Task objective → Using the entries below, give the count of lines that hold "without". Say nothing besides the number.

━━━

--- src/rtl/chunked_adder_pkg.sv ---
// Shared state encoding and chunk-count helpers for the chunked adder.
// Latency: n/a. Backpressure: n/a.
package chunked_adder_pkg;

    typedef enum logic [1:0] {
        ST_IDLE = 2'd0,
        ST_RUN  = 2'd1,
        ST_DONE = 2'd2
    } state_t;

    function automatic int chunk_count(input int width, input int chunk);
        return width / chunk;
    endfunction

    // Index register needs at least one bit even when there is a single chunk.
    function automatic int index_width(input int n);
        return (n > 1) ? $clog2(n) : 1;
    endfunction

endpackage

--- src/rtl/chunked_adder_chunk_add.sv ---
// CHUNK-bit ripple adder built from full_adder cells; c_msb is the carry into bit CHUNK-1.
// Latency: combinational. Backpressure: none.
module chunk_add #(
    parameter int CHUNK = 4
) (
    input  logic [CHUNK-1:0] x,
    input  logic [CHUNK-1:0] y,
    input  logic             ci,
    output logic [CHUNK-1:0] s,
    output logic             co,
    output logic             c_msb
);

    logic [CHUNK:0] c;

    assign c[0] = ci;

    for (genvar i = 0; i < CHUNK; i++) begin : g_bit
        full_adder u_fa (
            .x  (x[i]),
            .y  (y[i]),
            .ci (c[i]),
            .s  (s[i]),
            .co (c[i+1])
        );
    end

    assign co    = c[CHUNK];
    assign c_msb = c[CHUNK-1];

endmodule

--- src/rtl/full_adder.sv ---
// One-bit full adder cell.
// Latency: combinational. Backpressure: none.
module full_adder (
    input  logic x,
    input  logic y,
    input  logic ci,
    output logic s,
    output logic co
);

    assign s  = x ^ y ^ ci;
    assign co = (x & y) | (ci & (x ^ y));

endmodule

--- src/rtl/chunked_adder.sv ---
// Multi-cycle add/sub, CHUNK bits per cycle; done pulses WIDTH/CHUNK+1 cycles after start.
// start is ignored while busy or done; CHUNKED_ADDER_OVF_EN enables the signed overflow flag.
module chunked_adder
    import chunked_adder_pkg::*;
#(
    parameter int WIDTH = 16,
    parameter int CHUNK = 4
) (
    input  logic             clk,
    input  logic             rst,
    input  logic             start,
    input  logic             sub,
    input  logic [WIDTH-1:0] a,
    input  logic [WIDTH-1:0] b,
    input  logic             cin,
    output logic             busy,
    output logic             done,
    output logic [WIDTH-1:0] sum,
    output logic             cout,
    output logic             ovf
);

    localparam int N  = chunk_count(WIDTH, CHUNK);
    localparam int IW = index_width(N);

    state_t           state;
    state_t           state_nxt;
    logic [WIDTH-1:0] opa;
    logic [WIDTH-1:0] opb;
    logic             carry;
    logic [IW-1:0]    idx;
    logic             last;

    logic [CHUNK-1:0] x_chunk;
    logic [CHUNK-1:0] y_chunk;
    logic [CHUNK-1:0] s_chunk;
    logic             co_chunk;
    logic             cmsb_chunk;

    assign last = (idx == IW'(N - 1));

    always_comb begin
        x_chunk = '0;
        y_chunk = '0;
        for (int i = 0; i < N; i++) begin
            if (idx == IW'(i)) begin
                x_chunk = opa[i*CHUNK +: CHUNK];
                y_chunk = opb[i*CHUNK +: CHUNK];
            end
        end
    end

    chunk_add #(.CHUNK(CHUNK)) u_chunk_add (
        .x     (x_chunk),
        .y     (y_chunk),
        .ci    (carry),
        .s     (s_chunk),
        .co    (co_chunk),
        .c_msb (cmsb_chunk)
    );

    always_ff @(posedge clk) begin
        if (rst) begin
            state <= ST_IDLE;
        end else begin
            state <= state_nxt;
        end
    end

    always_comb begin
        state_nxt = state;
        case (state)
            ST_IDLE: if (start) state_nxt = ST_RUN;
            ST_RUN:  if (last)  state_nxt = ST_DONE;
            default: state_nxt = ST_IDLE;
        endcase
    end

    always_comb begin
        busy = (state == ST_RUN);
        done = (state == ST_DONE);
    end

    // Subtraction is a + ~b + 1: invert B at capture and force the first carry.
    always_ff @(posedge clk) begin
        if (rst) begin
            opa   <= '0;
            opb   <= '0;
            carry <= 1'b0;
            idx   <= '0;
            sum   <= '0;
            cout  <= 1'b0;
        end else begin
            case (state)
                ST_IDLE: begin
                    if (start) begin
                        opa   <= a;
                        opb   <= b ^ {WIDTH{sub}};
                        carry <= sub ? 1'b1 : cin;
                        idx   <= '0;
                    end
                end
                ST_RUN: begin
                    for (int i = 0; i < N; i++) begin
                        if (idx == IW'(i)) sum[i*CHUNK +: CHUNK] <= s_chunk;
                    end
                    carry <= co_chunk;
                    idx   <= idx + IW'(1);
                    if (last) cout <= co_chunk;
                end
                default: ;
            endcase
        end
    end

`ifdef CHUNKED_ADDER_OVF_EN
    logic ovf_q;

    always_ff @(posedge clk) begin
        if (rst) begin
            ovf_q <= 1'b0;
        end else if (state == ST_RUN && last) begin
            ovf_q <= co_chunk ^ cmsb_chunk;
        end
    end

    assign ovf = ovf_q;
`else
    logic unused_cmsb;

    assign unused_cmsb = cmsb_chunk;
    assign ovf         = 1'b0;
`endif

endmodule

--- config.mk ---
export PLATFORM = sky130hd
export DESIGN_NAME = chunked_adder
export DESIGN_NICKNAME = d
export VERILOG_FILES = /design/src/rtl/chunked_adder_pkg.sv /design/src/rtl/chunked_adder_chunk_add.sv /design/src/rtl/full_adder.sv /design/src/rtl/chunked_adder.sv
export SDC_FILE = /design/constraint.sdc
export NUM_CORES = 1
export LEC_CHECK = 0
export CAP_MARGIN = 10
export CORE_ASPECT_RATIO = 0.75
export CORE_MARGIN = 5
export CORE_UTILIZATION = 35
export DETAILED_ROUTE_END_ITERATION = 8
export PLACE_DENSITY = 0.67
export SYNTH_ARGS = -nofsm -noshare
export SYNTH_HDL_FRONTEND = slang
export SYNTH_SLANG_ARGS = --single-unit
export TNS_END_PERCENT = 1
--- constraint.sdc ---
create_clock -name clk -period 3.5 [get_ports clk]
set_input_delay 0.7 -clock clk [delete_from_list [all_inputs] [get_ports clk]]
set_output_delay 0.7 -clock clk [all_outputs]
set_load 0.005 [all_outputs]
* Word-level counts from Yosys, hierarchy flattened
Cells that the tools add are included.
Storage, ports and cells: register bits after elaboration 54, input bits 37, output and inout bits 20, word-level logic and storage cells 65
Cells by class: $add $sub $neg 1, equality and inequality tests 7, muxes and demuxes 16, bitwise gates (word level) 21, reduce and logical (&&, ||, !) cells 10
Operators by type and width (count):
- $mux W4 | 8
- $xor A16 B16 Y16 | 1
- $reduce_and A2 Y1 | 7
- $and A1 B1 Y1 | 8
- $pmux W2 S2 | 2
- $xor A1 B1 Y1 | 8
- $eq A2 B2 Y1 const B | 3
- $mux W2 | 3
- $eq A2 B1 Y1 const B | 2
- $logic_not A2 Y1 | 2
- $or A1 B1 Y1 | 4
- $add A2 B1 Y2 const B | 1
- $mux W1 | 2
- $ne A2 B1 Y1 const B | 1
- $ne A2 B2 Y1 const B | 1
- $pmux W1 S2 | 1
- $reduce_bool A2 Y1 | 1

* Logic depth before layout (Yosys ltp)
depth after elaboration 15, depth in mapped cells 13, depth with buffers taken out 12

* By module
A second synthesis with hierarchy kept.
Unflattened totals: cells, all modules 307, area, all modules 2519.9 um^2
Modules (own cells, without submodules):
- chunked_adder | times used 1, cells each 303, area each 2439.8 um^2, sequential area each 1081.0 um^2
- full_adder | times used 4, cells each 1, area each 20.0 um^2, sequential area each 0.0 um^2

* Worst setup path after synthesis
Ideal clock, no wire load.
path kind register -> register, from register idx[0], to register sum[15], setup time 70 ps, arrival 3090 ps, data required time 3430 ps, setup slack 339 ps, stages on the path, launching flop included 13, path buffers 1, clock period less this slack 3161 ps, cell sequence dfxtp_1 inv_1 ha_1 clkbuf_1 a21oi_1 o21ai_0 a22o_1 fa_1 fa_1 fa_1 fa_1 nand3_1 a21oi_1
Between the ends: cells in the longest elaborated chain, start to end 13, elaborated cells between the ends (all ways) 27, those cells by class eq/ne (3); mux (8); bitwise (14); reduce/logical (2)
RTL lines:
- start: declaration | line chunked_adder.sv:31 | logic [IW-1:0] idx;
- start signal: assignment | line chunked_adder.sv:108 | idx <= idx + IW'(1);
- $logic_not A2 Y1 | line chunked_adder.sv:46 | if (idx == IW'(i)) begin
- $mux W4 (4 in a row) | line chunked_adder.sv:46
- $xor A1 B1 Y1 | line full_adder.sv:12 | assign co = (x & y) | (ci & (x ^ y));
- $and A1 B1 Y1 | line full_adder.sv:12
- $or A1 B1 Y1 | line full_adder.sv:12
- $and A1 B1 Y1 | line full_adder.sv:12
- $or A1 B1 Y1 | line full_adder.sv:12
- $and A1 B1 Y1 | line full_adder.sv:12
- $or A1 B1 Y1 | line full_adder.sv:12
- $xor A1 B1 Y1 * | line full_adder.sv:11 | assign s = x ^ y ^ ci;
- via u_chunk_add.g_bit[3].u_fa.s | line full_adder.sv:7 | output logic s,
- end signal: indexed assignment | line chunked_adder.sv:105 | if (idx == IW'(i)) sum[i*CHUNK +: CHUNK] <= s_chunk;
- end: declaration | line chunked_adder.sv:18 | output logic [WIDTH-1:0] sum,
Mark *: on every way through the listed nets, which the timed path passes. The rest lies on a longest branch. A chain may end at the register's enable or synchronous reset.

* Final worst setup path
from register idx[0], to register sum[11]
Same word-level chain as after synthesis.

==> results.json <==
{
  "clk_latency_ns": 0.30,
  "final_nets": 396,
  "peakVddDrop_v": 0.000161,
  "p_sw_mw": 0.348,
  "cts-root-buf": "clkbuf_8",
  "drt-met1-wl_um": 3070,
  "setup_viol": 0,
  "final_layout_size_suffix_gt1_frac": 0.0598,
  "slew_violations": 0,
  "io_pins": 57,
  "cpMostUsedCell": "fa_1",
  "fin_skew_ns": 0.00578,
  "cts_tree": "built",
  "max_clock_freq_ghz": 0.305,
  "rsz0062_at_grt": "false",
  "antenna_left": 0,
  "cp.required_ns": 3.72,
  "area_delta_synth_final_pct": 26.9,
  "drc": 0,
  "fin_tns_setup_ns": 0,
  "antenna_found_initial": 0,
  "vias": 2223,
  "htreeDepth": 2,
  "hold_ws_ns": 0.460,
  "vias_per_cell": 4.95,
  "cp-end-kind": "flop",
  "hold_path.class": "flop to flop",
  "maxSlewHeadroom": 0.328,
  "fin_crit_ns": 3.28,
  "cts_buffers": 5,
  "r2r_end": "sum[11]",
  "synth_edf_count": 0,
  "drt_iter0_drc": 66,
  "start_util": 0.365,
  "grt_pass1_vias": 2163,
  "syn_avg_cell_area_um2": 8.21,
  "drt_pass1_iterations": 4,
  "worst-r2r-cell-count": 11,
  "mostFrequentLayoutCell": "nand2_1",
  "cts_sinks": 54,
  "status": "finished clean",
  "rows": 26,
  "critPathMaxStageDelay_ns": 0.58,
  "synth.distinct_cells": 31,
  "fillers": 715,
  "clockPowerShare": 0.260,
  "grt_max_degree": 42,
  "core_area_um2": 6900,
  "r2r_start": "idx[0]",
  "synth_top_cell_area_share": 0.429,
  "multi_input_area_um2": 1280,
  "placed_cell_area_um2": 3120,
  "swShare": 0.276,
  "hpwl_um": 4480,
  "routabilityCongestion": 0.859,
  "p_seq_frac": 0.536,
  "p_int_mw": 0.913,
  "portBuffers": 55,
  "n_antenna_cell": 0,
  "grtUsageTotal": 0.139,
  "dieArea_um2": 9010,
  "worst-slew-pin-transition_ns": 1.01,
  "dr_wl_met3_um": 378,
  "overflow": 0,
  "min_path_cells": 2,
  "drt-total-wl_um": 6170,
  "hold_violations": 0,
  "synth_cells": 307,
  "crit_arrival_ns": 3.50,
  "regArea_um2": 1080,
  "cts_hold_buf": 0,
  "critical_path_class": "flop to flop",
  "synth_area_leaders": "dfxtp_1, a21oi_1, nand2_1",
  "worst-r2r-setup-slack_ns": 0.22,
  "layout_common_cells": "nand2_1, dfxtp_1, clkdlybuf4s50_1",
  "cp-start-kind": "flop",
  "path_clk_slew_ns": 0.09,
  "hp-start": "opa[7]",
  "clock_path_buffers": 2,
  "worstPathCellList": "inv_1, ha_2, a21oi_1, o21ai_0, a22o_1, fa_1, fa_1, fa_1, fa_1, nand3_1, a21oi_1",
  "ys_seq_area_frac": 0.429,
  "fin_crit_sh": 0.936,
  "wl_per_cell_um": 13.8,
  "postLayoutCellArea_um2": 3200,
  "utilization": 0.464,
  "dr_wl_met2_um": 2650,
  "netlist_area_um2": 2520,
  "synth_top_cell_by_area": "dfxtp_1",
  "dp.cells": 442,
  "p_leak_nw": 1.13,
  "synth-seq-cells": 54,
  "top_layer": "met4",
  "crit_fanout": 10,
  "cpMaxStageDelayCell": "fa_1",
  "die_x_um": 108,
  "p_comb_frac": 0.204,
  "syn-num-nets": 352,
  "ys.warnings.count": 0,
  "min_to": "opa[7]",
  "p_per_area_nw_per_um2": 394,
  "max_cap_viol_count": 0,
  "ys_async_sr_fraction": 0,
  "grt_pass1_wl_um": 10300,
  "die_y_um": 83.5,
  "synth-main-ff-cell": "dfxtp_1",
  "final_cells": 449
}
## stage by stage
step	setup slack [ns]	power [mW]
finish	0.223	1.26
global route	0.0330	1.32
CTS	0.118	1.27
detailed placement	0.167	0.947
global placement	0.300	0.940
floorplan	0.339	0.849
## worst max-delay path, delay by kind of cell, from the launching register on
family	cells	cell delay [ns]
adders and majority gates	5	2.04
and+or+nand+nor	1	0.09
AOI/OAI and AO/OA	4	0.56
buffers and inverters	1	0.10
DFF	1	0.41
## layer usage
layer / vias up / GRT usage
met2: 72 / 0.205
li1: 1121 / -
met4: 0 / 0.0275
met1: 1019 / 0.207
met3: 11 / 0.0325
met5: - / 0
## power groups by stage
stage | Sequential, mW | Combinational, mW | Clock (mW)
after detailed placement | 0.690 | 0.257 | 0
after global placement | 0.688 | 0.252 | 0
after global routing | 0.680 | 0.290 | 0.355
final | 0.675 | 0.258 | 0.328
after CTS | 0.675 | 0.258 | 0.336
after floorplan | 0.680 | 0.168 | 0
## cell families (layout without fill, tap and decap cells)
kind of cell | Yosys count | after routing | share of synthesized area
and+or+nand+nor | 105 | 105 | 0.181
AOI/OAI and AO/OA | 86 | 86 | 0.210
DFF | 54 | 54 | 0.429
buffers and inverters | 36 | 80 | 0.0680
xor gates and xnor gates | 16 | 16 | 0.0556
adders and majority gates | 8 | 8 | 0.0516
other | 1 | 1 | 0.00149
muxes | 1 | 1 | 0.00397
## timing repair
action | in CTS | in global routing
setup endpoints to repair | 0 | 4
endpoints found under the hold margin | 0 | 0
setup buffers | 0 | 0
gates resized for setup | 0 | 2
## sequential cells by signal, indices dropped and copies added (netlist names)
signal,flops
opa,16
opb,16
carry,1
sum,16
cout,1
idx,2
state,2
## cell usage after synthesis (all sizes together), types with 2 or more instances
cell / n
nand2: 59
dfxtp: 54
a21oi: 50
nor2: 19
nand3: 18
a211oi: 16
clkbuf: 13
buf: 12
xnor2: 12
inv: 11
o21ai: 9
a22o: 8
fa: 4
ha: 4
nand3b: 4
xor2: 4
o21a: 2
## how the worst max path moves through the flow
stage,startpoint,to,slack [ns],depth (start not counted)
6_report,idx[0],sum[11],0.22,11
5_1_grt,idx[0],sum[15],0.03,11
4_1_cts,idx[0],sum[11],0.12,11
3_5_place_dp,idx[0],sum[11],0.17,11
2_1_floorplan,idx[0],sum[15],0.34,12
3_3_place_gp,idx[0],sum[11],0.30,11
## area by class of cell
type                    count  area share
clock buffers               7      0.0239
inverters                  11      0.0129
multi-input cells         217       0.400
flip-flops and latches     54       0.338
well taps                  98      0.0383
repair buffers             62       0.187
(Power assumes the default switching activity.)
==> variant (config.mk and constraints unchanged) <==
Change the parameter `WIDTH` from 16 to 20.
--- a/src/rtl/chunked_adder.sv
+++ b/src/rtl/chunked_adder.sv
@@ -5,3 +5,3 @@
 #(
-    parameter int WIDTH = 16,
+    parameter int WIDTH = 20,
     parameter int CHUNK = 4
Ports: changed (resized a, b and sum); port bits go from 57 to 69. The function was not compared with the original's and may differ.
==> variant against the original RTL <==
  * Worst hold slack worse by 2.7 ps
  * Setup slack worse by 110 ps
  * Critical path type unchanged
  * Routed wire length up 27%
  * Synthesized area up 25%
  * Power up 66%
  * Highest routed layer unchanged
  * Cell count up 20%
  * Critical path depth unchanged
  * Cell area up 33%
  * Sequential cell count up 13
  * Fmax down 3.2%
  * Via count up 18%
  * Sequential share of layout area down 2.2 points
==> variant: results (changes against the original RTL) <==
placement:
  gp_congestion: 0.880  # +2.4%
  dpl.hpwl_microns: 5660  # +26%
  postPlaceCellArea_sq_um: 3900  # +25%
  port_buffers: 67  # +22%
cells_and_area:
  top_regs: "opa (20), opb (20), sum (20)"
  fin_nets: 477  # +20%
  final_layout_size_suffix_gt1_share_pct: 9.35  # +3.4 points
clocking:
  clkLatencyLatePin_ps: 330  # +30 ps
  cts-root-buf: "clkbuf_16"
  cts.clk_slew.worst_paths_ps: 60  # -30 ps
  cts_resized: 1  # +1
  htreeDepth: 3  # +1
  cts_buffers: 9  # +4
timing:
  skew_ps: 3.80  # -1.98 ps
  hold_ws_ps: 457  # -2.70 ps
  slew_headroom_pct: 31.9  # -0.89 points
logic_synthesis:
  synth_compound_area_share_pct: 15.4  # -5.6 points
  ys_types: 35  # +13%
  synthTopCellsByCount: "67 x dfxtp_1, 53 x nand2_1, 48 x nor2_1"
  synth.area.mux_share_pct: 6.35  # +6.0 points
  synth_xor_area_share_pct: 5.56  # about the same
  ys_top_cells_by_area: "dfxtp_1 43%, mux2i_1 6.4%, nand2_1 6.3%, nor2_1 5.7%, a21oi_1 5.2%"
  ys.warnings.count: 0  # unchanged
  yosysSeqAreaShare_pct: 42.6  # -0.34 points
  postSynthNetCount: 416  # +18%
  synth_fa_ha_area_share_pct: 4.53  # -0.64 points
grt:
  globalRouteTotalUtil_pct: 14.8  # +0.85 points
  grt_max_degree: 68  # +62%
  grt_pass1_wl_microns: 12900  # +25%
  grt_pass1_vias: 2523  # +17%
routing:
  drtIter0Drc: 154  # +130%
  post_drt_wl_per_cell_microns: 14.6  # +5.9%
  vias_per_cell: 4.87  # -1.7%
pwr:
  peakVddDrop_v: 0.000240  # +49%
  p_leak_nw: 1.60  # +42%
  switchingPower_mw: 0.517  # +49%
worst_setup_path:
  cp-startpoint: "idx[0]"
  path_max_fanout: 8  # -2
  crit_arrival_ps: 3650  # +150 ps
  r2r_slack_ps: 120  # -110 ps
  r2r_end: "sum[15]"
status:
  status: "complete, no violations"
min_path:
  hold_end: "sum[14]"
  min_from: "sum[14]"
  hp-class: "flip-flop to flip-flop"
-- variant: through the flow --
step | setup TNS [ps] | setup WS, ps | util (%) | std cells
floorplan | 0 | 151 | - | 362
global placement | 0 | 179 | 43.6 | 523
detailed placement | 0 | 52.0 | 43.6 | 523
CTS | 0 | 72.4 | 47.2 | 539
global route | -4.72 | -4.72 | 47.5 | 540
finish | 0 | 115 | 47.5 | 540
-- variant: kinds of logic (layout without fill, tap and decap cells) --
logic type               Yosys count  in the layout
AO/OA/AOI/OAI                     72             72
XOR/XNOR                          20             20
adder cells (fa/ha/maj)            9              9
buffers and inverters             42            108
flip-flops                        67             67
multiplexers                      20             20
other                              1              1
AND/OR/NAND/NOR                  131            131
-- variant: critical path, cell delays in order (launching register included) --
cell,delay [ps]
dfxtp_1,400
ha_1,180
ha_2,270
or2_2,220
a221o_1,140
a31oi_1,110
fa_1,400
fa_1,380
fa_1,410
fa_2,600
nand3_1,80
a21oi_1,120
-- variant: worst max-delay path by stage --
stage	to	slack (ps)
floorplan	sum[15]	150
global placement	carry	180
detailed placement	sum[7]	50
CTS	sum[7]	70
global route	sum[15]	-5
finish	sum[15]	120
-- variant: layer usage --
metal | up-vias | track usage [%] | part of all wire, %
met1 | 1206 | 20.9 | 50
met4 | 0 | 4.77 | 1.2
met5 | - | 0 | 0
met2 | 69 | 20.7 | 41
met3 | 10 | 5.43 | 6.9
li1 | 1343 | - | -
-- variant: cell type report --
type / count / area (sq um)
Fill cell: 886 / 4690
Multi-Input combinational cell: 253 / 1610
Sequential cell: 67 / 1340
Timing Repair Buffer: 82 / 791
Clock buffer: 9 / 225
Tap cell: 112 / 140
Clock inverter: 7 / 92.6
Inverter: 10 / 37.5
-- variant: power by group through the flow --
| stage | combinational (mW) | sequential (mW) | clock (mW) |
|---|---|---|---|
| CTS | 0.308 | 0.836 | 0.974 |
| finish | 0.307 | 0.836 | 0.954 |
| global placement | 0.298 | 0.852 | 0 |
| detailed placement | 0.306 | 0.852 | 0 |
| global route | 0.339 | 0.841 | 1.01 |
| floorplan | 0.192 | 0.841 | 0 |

━━━

Solution for this task → 3